I've had some bad things done to me but my 2 moments are both re my kids - the above / same dd also turning blue aged 8 weeks (bronchiolitis). 2nd one was my ASD ds waking me nearly a year ago saying he'd 'taken some pills because I wanted to die but now I don't'. He had been badly bullied by a 'friend' (who reported him for a false allegation and we had a whole SS investigation too, it was an awful year). He's okay at the moment but I was SO afraid & it's not left me.

Whatafustercluck · 29/07/2021 15:25

Ds choking on a sweet when he was 3. I went into blind panic. Thank god my sister was here. She flipped him upside down by his feet, smacked his back and out it popped. I dread to think what would have happened if she hadn't been there. I'd like to think I'd have done the same, but I honestly don't know if I'd have the presence of mind until it was too late.

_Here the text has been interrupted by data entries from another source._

`config.mk`:
```
export PLATFORM = sky130hd
export DESIGN_NAME = unsigned_to_ascii_radix_top
export DESIGN_NICKNAME = d
export VERILOG_FILES = /design/src/rtl/u2a_pkg.sv /design/src/rtl/unsigned_to_ascii_radix_top.sv
export SDC_FILE = /design/constraint.sdc
export NUM_CORES = 1
export LEC_CHECK = 0
export BUFFER_PORTS_ARGS = -buffer_cell sky130_fd_sc_hd__buf_2
export CAP_MARGIN = 10
export CORE_ASPECT_RATIO = 1.1
export CORE_MARGIN = 4
export CORE_UTILIZATION = 40
export DETAILED_ROUTE_END_ITERATION = 10
export SLEW_MARGIN = 20
export SYNTH_ARGS = -nofsm -noshare
export SYNTH_HDL_FRONTEND = slang
export SYNTH_SLANG_ARGS = --single-unit
export TNS_END_PERCENT = 5
```
`constraint.sdc`:
```
create_clock -name i_clk -period 4.3 [get_ports i_clk]
set_clock_uncertainty 0.1 [all_clocks]
set_input_delay 0.645 -clock i_clk [delete_from_list [all_inputs] [get_ports i_clk]]
set_output_delay 0.645 -clock i_clk [all_outputs]
set_load 0.05 [all_outputs]
```
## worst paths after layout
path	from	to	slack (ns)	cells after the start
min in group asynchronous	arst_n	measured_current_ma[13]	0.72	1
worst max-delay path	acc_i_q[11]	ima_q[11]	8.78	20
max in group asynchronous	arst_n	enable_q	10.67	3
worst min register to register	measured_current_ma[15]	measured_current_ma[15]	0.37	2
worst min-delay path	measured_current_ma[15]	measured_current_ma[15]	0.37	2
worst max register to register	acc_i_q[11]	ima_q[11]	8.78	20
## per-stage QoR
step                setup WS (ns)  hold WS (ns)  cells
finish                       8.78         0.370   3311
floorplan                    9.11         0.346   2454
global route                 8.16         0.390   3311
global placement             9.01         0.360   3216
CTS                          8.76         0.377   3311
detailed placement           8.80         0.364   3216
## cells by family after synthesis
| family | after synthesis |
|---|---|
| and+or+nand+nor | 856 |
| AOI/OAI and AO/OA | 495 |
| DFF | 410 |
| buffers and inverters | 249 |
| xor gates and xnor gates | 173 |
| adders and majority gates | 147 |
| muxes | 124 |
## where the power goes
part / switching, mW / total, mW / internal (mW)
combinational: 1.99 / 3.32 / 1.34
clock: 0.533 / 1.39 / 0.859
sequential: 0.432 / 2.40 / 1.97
===== config.mk =====
export PLATFORM = sky130hd
export DESIGN_NAME = envelope_peak_finder_unit_flat
export DESIGN_NICKNAME = d
export VERILOG_FILES = /design/src/rtl/epf_pkg.sv /design/src/rtl/epf_stream_if.sv /design/src/rtl/envelope_peak_finder_unit.sv /design/src/flat_wrapper.sv
export SDC_FILE = /design/constraint.sdc
export NUM_CORES = 1
export LEC_CHECK = 0
export BUFFER_PORTS_ARGS = -buffer_cell sky130_fd_sc_hd__buf_4
export CAP_MARGIN = 40
export CORE_MARGIN = 10
export CORE_UTILIZATION = 40
export CTS_CLUSTER_SIZE = 14
export DETAILED_ROUTE_END_ITERATION = 12
export PLACE_DENSITY = 0.62
export SLEW_MARGIN = 20
export SYNTH_ARGS = -nofsm -noshare
export SYNTH_HDL_FRONTEND = slang
export SYNTH_SLANG_ARGS = --single-unit
export TNS_END_PERCENT = 100

===== constraint.sdc =====
create_clock -name clk -period 10 [get_ports clk]
set_input_delay 1 -clock clk [delete_from_list [all_inputs] [get_ports clk]]
set_output_delay 1 -clock clk [all_outputs]
set_load 0.02 [all_outputs]
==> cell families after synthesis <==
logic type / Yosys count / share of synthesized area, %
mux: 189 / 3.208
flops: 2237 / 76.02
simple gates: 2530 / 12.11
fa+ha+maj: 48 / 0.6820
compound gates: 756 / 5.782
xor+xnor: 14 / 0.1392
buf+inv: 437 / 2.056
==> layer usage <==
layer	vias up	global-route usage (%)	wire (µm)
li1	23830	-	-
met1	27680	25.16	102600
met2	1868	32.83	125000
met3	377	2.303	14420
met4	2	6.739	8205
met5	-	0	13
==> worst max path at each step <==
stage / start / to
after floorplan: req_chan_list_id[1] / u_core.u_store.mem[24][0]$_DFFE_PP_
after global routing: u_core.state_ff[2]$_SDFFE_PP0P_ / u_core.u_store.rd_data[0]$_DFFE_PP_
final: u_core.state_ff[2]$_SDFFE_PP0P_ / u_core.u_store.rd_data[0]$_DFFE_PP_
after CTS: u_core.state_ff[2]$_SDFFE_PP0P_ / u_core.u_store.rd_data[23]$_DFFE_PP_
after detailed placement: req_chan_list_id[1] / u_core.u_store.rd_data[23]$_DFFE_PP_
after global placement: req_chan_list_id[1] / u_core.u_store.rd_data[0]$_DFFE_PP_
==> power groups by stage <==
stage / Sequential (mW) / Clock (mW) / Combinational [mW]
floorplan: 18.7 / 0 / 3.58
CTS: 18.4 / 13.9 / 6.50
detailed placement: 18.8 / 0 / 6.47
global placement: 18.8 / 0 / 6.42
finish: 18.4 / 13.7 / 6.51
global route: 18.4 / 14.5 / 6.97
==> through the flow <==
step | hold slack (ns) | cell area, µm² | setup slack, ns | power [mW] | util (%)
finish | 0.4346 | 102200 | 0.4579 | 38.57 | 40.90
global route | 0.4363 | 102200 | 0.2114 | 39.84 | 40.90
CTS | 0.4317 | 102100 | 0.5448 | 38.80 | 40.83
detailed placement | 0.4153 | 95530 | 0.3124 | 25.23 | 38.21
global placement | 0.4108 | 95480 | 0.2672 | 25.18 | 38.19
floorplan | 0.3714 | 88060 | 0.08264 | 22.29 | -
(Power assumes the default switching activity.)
File: config.mk
export PLATFORM = sky130hd
export DESIGN_NAME = sorted_top_k_score_table_unit
export DESIGN_NICKNAME = d
export VERILOG_FILES = /design/src/rtl/core/stkt_pkg.sv /design/src/rtl/core/stkt_front.sv /design/src/rtl/core/stkt_back.sv /design/src/rtl/core/sorted_top_k_score_table_unit.sv
export SDC_FILE = /design/constraint.sdc
export NUM_CORES = 2
export LEC_CHECK = 0
export BUFFER_PORTS_ARGS = -buffer_cell sky130_fd_sc_hd__buf_2
export CORE_ASPECT_RATIO = 1.25
export CORE_MARGIN = 4
export CORE_UTILIZATION = 40
export DETAILED_ROUTE_END_ITERATION = 10
export GPL_ROUTABILITY_DRIVEN = 0
export MAX_ROUTING_LAYER = met4
export PLACE_DENSITY = 0.65
export SLEW_MARGIN = 20
export SYNTH_ARGS = -nofsm -noshare
export SYNTH_HDL_FRONTEND = slang
export SYNTH_SLANG_ARGS = --single-unit
export TNS_END_PERCENT = 20
File: constraint.sdc
create_clock -name clk -period 20.2 [get_ports clk]
set_clock_uncertainty 0.05 [all_clocks]
set_input_delay 4.04 -clock clk [delete_from_list [all_inputs] [get_ports clk]]
set_output_delay 4.04 -clock clk [all_outputs]
set_load 0.005 [all_outputs]
File: src/rtl/core/stkt_pkg.sv
// Shared types and constants for the sorted top-k score table unit.
// No dependencies; every other file in rtl/core imports this package.
`default_nettype none

package stkt_pkg;

  localparam int TABLE_DEPTH = 8;
  localparam int NUM_TABLES  = 4;
  localparam int SLOT_W      = (TABLE_DEPTH > 1) ? $clog2(TABLE_DEPTH) : 1;
  localparam int POS_W       = $clog2(TABLE_DEPTH + 1);
  localparam int TBL_W       = (NUM_TABLES > 1) ? $clog2(NUM_TABLES) : 1;
  localparam int IN_DATA_W   = 48;
  localparam int OUT_DATA_W  = 48;

  typedef enum logic [1:0] {
    CMD_INSERT = 2'd0,
    CMD_QUERY  = 2'd1,
    CMD_CLEAR  = 2'd2,
    CMD_READ   = 2'd3
  } cmd_t;

  typedef struct packed {
    logic               used;
    logic [23:0]        name;
    logic signed [15:0] score;
  } slot_t;

  typedef struct packed {
    cmd_t               cmd;
    logic               table_ok;
    logic [TBL_W-1:0]   tidx;
    logic signed [15:0] score;
    logic [23:0]        name;
    logic               read_ok;
    logic [SLOT_W-1:0]  ridx;
  } op_t;

  typedef struct packed {
    logic [2:0]         pad;
    logic [7:0]         entry_char2;
    logic [7:0]         entry_char1;
    logic [7:0]         entry_char0;
    logic signed [15:0] entry_score;
    logic               entry_present;
    logic [2:0]         rank_position;
    logic               accepted;
  } result_t;

endpackage

`default_nettype wire

File: src/rtl/core/stkt_front.sv
// Front end: accepts input items, decodes them into operations and holds them
// in a two-entry queue for the back end. Depends on stkt_pkg.
`default_nettype none

module stkt_front (
  input  wire logic                           clk,
  input  wire logic                           rst,
  input  wire logic                           s_tvalid,
  output logic                                s_tready,
  input  wire logic [stkt_pkg::IN_DATA_W-1:0] s_tdata,
  input  wire logic [1:0]                     s_tuser,
  output logic                                op_valid,
  output stkt_pkg::op_t                       op,
  input  wire logic                           op_pop
);
  import stkt_pkg::*;

  op_t        q [2];
  op_t        dec;
  logic       wr_ptr;
  logic       rd_ptr;
  logic [1:0] count;
  logic       push;

  always_comb begin
    dec.cmd      = cmd_t'(s_tuser);
    dec.table_ok = int'(s_tdata[1:0]) < NUM_TABLES;
    dec.tidx     = TBL_W'(s_tdata[1:0]);
    dec.score    = s_tdata[17:2];
    dec.name     = s_tdata[41:18];
    dec.read_ok  = int'(s_tdata[44:42]) < TABLE_DEPTH;
    dec.ridx     = SLOT_W'(s_tdata[44:42]);
  end

  assign s_tready = (count != 2'd2);
  assign push     = s_tvalid && s_tready;
  assign op_valid = (count != 2'd0);
  assign op       = q[rd_ptr];

  always_ff @(posedge clk) begin
    if (push) begin
      q[wr_ptr] <= dec;
    end
  end

  always_ff @(posedge clk) begin
    if (rst) begin
      wr_ptr <= 1'b0;
      rd_ptr <= 1'b0;
      count  <= 2'd0;
    end else begin
      if (push) begin
        wr_ptr <= !wr_ptr;
      end
      if (op_pop) begin
        rd_ptr <= !rd_ptr;
      end
      count <= count + 2'(push) - 2'(op_pop);
    end
  end

endmodule

`default_nettype wire

File: src/rtl/core/stkt_back.sv
// Back end: holds every ranked table in parallel cells, runs one operation per
// cycle unless the output stalls, registers the result. Depends on stkt_pkg.
`default_nettype none

module stkt_back (
  input  wire logic                            clk,
  input  wire logic                            rst,
  input  wire logic [3:0]                      lower_wins_mask,
  input  wire logic                            op_valid,
  input  wire stkt_pkg::op_t                   op,
  output logic                                 op_pop,
  output logic                                 m_valid,
  input  wire logic                            m_ready,
  output logic [stkt_pkg::OUT_DATA_W-1:0]      m_data
);
  import stkt_pkg::*;

  slot_t                  cells [NUM_TABLES][TABLE_DEPTH];
  slot_t                  row [TABLE_DEPTH];
  slot_t                  ins_row [TABLE_DEPTH];
  slot_t                  new_slot;
  slot_t                  rd_slot;
  logic [TABLE_DEPTH-1:0] hit;
  logic [TABLE_DEPTH-1:0] used_bits [NUM_TABLES];
  logic [POS_W-1:0]       pos;
  logic                   place_ok;
  logic                   lower_wins;
  logic                   exec;
  result_t                res;
  result_t                res_next;

  always_comb begin
    for (int i = 0; i < TABLE_DEPTH; i++) begin
      row[i] = cells[op.tidx][i];
    end
  end

  always_comb begin
    for (int t = 0; t < NUM_TABLES; t++) begin
      for (int i = 0; i < TABLE_DEPTH; i++) begin
        used_bits[t][i] = cells[t][i].used;
      end
    end
  end

  assign lower_wins = (int'(op.tidx) < 4) && lower_wins_mask[2'(op.tidx)];

  always_comb begin
    for (int i = 0; i < TABLE_DEPTH; i++) begin
      hit[i] = !row[i].used ||
               (lower_wins ? (op.score < row[i].score) : (op.score > row[i].score));
    end
    pos = POS_W'(TABLE_DEPTH);
    for (int i = TABLE_DEPTH - 1; i >= 0; i--) begin
      if (hit[i]) begin
        pos = POS_W'(i);
      end
    end
  end

  assign place_ok = |hit;

  always_comb begin
    new_slot.used  = (op.name[7:0] != 8'd0);
    new_slot.name  = op.name;
    new_slot.score = op.score;
    for (int k = 0; k < TABLE_DEPTH; k++) begin
      if (k < int'(pos)) begin
        ins_row[k] = row[k];
      end else if (k == int'(pos)) begin
        ins_row[k] = new_slot;
      end else begin
        ins_row[k] = row[(k > 0) ? k - 1 : 0];
      end
    end
  end

  assign rd_slot = row[op.ridx];

  always_comb begin
    res_next = '0;
    if (op.table_ok) begin
      unique case (op.cmd)
        CMD_INSERT, CMD_QUERY: begin
          if (place_ok) begin
            res_next.accepted      = 1'b1;
            res_next.rank_position = 3'(pos);
          end
        end
        CMD_READ: begin
          if (op.read_ok) begin
            res_next.entry_present = rd_slot.used;
            res_next.entry_score   = rd_slot.score;
            res_next.entry_char0   = rd_slot.name[7:0];
            res_next.entry_char1   = rd_slot.name[15:8];
            res_next.entry_char2   = rd_slot.name[23:16];
          end
        end
        default: begin
          res_next = '0;
        end
      endcase
    end
  end

  assign exec   = op_valid && (!m_valid || m_ready);
  assign op_pop = exec;

  always_ff @(posedge clk) begin
    if (rst) begin
      for (int t = 0; t < NUM_TABLES; t++) begin
        for (int i = 0; i < TABLE_DEPTH; i++) begin
          cells[t][i] <= '0;
        end
      end
    end else if (exec && op.table_ok) begin
      if (op.cmd == CMD_INSERT && place_ok) begin
        for (int i = 0; i < TABLE_DEPTH; i++) begin
          cells[op.tidx][i] <= ins_row[i];
        end
      end else if (op.cmd == CMD_CLEAR) begin
        for (int i = 0; i < TABLE_DEPTH; i++) begin
          cells[op.tidx][i] <= '0;
        end
      end
    end
  end

  always_ff @(posedge clk) begin
    if (rst) begin
      m_valid <= 1'b0;
    end else if (exec) begin
      m_valid <= 1'b1;
    end else if (m_ready) begin
      m_valid <= 1'b0;
    end
  end

  always_ff @(posedge clk) begin
    if (exec) begin
      res <= res_next;
    end
  end

  assign m_data = res;

  a_clear_empties: assert property (@(posedge clk) disable iff (rst)
    exec && op.table_ok && op.cmd == CMD_CLEAR |=> used_bits[$past(op.tidx)] == '0)
    else $error("cleared table still holds a used slot");

  a_bad_table_zero: assert property (@(posedge clk) disable iff (rst)
    exec && !op.table_ok |=> m_valid && res == '0)
    else $error("command to a missing table gave a nonzero result");

  a_present_named: assert property (@(posedge clk) disable iff (rst)
    m_valid && res.entry_present |-> res.entry_char0 != 8'd0)
    else $error("present entry has an empty first character");

  a_exec_shows: assert property (@(posedge clk) disable iff (rst)
    exec |=> m_valid)
    else $error("executed operation produced no result");

endmodule

`default_nettype wire

File: src/rtl/core/sorted_top_k_score_table_unit.sv
// Top level of the sorted top-k score table unit: configuration register,
// front-end decode queue and back-end table cells. Depends on stkt_pkg,
// stkt_front and stkt_back.
//
// The unit keeps four ranked tables of eight entries each, all in flip-flops
// that reset clears at once, so no clearing pass follows reset. The sustained
// rate is one item per cycle unless the output stalls: the back end compares
// the candidate with all cells of the addressed table at once and shifts them.
// An item passes the queue and then the result register on its way out. A
// two-entry queue separates input from execution, and a result register
// separates execution from the output, so each side may stall.
`default_nettype none

module sorted_top_k_score_table_unit (
  input  wire logic        clk,
  input  wire logic        rst,
  input  wire logic        s_tvalid,
  output logic             s_tready,
  // table_select[1:0], new_score[17:2], new_char0[25:18], new_char1[33:26],
  // new_char2[41:34], read_index[44:42], zero[47:45]
  input  wire logic [47:0] s_tdata,
  // command[1:0]
  input  wire logic [1:0]  s_tuser,
  output logic             m_tvalid,
  input  wire logic        m_tready,
  // accepted[0], rank_position[3:1], entry_present[4], entry_score[20:5],
  // entry_char0[28:21], entry_char1[36:29], entry_char2[44:37], zero[47:45]
  output logic [47:0]      m_tdata,
  input  wire logic        cfg_valid,
  output logic             cfg_ready,
  input  wire logic [3:0]  cfg_data
);
  import stkt_pkg::*;

  logic [3:0] lower_wins_mask;
  logic       op_valid;
  logic       op_pop;
  op_t        op;

  assign cfg_ready = 1'b1;

  always_ff @(posedge clk) begin
    if (rst) begin
      lower_wins_mask <= 4'd0;
    end else if (cfg_valid && cfg_ready) begin
      lower_wins_mask <= cfg_data;
    end
  end

  stkt_front u_front (
    .clk      (clk),
    .rst      (rst),
    .s_tvalid (s_tvalid),
    .s_tready (s_tready),
    .s_tdata  (s_tdata),
    .s_tuser  (s_tuser),
    .op_valid (op_valid),
    .op       (op),
    .op_pop   (op_pop)
  );

  stkt_back u_back (
    .clk             (clk),
    .rst             (rst),
    .lower_wins_mask (lower_wins_mask),
    .op_valid        (op_valid),
    .op              (op),
    .op_pop          (op_pop),
    .m_valid         (m_tvalid),
    .m_ready         (m_tready),
    .m_data          (m_tdata)
  );

endmodule

`default_nettype wire
== Yosys cells after proc, flatten, opt, wreduce, memory -nomap -nowiden ==
Memory sizes are Yosys's and may differ from the RTL's. A register that Yosys moved wholly into a read port is not among the register bits.
Index checks and enable logic that the tools add are counted.
Operators by class
  equality and inequality tests: 11
  add/subtract/negate cells: 2
  reductions and logical operators: 35
  bitwise gates (word level): 9
  $lt $le $gt $ge: 26
  mux-type cells: 66
Operator list (count)
  41-bit two-way mux: 26
  328-bit two-way mux: 1
  328-bit OR reduction: 1
  16-bit > comparator: 8
  16-bit < comparator: 8
  41-bit binary-select mux with 3-bit select: 1
  4-bit two-way mux: 9
  1-bit two-way mux: 26
  4-bit == test, first input constant: 4
  3-bit by 4-bit < comparator with 1-bit output, first input constant: 4
  1-bit zero test: 11
  1-bit logical OR: 9
  3-bit by 4-bit == test with 1-bit output, first input constant: 2
  1-bit by 4-bit < comparator with 1-bit output, first input constant: 2
  2-bit by 4-bit < comparator with 1-bit output, first input constant: 2
  8-bit two-way mux: 1
  1-bit bitwise OR: 8
  8-bit nonzero test: 1
  8-bit OR reduction: 1
  3-bit AND reduction: 2
  2-bit == test, second input constant: 2
  2-bit by 4-bit == test with 1-bit output, first input constant: 1
  4-bit greater-or-equal comparator, second input constant: 1
  4-bit zero test: 1
  other kinds (14): 17
Word-level totals
  memories: 2
  output and inout port bits: 51
  register bits after elaboration: 57
  bits in writable memories: 1406
  bits of input ports: 59
  logic and storage cells: 164
Memory list
  u_back.cells: words 4, width 328, rd ports 1, clocked after Yosys merged registers in 0, wr ports 4, line stkt_back.sv:18  | slot_t cells [NUM_TABLES][TABLE_DEPTH];
  u_front.q: words 2, width 47, rd ports 1, clocked after Yosys merged registers in 1, wr ports 1, line stkt_front.sv:18  | op_t q [2];

== Logic depth before layout (Yosys ltp) ==
  depth after elaboration: 17
  mapped depth: 26
  depth with buffers taken out: 15

== Hierarchy ==
From an unflattened synthesis, not the netlist that was laid out.
Second synthesis, totals
  cell total of the unflattened synthesis: 5204
  area total of the unflattened synthesis: 73559.3 um2
Modules (own cells, without submodules)
  stkt_back: cells each 5011, area each 69749.4 um2, seq. area each 40769.1 um2, times used 1
  stkt_front: cells each 178, area each 3658.5 um2, seq. area each 2922.8 um2, times used 1
  sorted_top_k_score_table_unit: cells each 15, area each 151.4 um2, seq. area each 80.1 um2, times used 1

== Worst setup path before layout ==
No wires, ideal clock.
  path kind: input -> register
  start: input m_tready
  end: memory u_back.cells[0][0] in the netlist's numbering, enable pin
  slack: 6710 ps
  arrival: 12689 ps
  library setup time: 751 ps
  buffers on the path: 1
  data required time: 19399 ps
  stages on the path: 6
  cell sequence: nand2b_1 o21ai_0 nor3_1 o311ai_1 buf_2 nand2b_1
RTL lines
  start, declared: line sorted_top_k_score_table_unit.sv:25  | input wire logic m_tready,
  end, declared: line stkt_back.sv:18

==> results.md <==
- The run finished with clean final reports.
- The number of enable flip-flop cells after synthesis is around 1,500.
- Among all cell types in the netlist, the one instantiated most often is edfxtp_1.
- Leaving out filler cells and counting taps, the final layout contains 8,236.
- Entering global routing, the biggest net connects between 150 and 200 pins.
- The initial antenna violation count is 6.
- The number of gates resized after CTS was 0.
- Setup repair after global routing left no endpoint under its margin.
- For the pin with the worst max-slew slack, the measured transition is 1.19 ns.
- The residual antenna-violating net count after detailed routing is 0.
- The wire length on met3 is 25,800 um.
- The global route total overflow is 0.
- VDD sags by at most about 0.11 mV.
- For this design the static power due to leakage is ~27 nW.
- Setup violations remaining at the end of the flow were counted as 0.
- Counting the fill cells in the layout gives about 16,000.
- In this run the power density over the cells is 138 mW/mm^2.
- The count of nets after finishing is about 5,900.
- The number of remaining DRC errors is 0.
- In the final layout, the share of cells above drive strength 1 is 15.1%.
- The clock period could shrink to about 11 ns.
- The internal portion of total power is about 6.7 mW.
- The number of warnings printed during yosys synthesis is 0.
- The maximum fanout encountered on the critical timing path is between 60 and 70.
- The worst register-to-register path has a depth of 20.
- In this run, flip-flops and latches consume between 30% and 40% of the power.
- The via count of the first global-routing pass came to 51,949.
- The top metal layer carrying routed signals is met4.
- The final hold slack is between 0.4 and 0.5 ns.
- The number of cells after detailed placement is between 7,000 and 8,000.
- The die is between 400 and 500 um tall.
- The synthesized design contains between 1,000 and 1,500 register bits.
- After floorplanning, the core was divided into ~170 placement rows.
- The post-synthesis instance area is around 0.073 sq mm.
- The hold-fix buffer count after cts is 0.
- The tightest min-delay check is of the reg -> reg type.
- After detailed routing, the met2 layer carries roughly 110,000 um of wire.
- The detailed-route wire length on metal 1 is around 87,000 um.
- The first global-routing pass estimated 338,000 um of wire.
- The maximum clock insertion buffer count is 3.
- The clock share of power is about 25%.
- The critical path is of the reg -> reg type.
- The clock buffer count from CTS is ~140.
- STA puts the critical path data required time at 20.55 ns.
- The core region is about 0.18 sq mm.
- The nature of the critical path endpoint is a flop.
- The biggest area contributor in the post-synthesis netlist is edfxtp_1.
- Overall power consumption after layout is estimated at around 11 mW.
- Once the clock tree was built, the setup fixing pass inserted 0 buffers.
- The tree is rooted in a clkbuf_16.
- The mean post-synth cell area is 12.4 sq um.
- The core occupancy in the finished layout is 44.6%.
- The switching power is roughly 4.5 mW.
- The final-report hold violation count was 0.
- Headroom to the max-slew limit came out at between 10% and 20%.
- The number of max-slew violations in the final report is 0.
- The initial standard-cell utilization of the core is between 40% and 50%.
- Clock tree synthesis found a total of ~1,500 sinks.
- For this run, the detailed router's first-pass iteration total came to 9.
- The setup slack of the worst register-to-register path is ~9.6 ns.
- The global routing usage summed across all routing layers is between 20% and 30%.
- The die covers roughly 0.19 sq mm.
- The startpoint of the worst hold path is u_front.rd_ptr.
- The ratio of final minimum period to clock period is ~53%.
- The post-synthesis instance total is around 5,900.
- For the final routed database, the setup TNS stands at 0 ns.
- The floorplan step set the die width to 390 um.
- The initial DRC count is around 6,800.
- Sorting the synthesized cells by how often they occur yields 1,451 x edfxtp_1, 880 x nor2_1, 547 x nand2_1, 304 x clkbuf_1, 296 x mux4_2.
- The worst hold path passes through 2 cells.
- Net switching is between 40% and 50% of the power.
- TritonCTS built the clock tree.
- For this run, the top clock speed supported by timing is roughly 94 MHz.
- The type of origin of the critical path is a flop.
- The placed wire-length estimate after detailed placement is ~130,000 um.
- After synthesis, the netlist uses between 70 and 80 different library cells.
- After synthesis, the largest area contributor takes up 59.8% of total cell area.
- In the post-synthesis netlist, the biggest area contributors are edfxtp_1 60%, mux4_2 9.2%, nor2_1 4.5%.
- For this block, the via count after detailed routing is 52,552.
- Dividing the detail-routed via count by the number of cells gives 6.38.
- The clock latency at the later pin of the worst-skew pair is between 0.8 and 0.9 ns.
- Across the run, the number of max-cap violations was 0.
- For this design the top-level I/O count stands at 110.
- The most instantiated flip-flop cell in the synthesis netlist is edfxtp_1.
- In this run the number of H-tree levels came out at 4.
- The final routed wirelength across all metal layers is roughly 230,000 um.
- The endpoint of the worst register-to-register path is u_back.cells[0][232].
- Clock-pin slew was measured on the worst setup and hold paths at ~0.06 ns.
- The fraction of the yosys area taken by sequential cells is 60.1%.
- In the final routed layout, each cell accounts on average for ~28 um.
- The data arrival time of the critical path is 10.96 ns.
- The number of buffer cells added on primary ports is 102.
- Relative to the synthesized area, the layout overhead comes to 10.6%.
- The fraction of registers with async set or reset after synthesis is 0%.
- Per report_power, the combinational group accounts for roughly two fifths of the total.
==> per-layer routing <==
metal  up-vias  global-route usage (%)
met5         -                       -
li1      22238                       -
met4         0                    10.4
met2      3331                    38.3
met1     26332                    31.3
met3       651                    4.94
==> worst max path at each step <==
stage | from | end | slack, ns | cells after the start
2_1_floorplan | m_tready | u_back.cells[0][0] | 6.71 | 6
3_3_place_gp | flop | u_back.cells[3][322] | 9.33 | 20
3_5_place_dp | flop | u_back.cells[3][322] | 9.34 | 20
4_1_cts | flop | u_back.cells[3][324] | 9.32 | 20
5_1_grt | flop | u_back.cells[1][322] | 9.04 | 20
6_report | flop | u_back.cells[0][232] | 9.59 | 20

SafferUpNorth · 29/07/2021 15:43

DS stopped breathing 40 mins after delivery. He just went completely still in my arms. The midwife grabbed him and rushed out to have him resusced. Thankfully the consultant who delivered him (c-section) happened to be passing in the corridor and came into the recovery room to reassure us minutes later that he'd been resuscitated, but it felt like the longest 5 minutes of my life.

Hm2020 · 29/07/2021 15:46

Being asked if we where religious as my premature son who was on 100% oxygen on a vent with sepsis and a bleed on his brain wasn’t responding.

Or being in resus with my ds as he had severe croup and he wasn’t responding to the nebulisers, steroids and Adrenalin I asked what happens next and was told they’ve got picu on the phone I knew they where thinking of ventilating him I shook so violently they asked me not to touch as the hole bed was shaking he made a full recovery thank god.

Some of these stories having given me chills what you don’t realise about other people’s lives.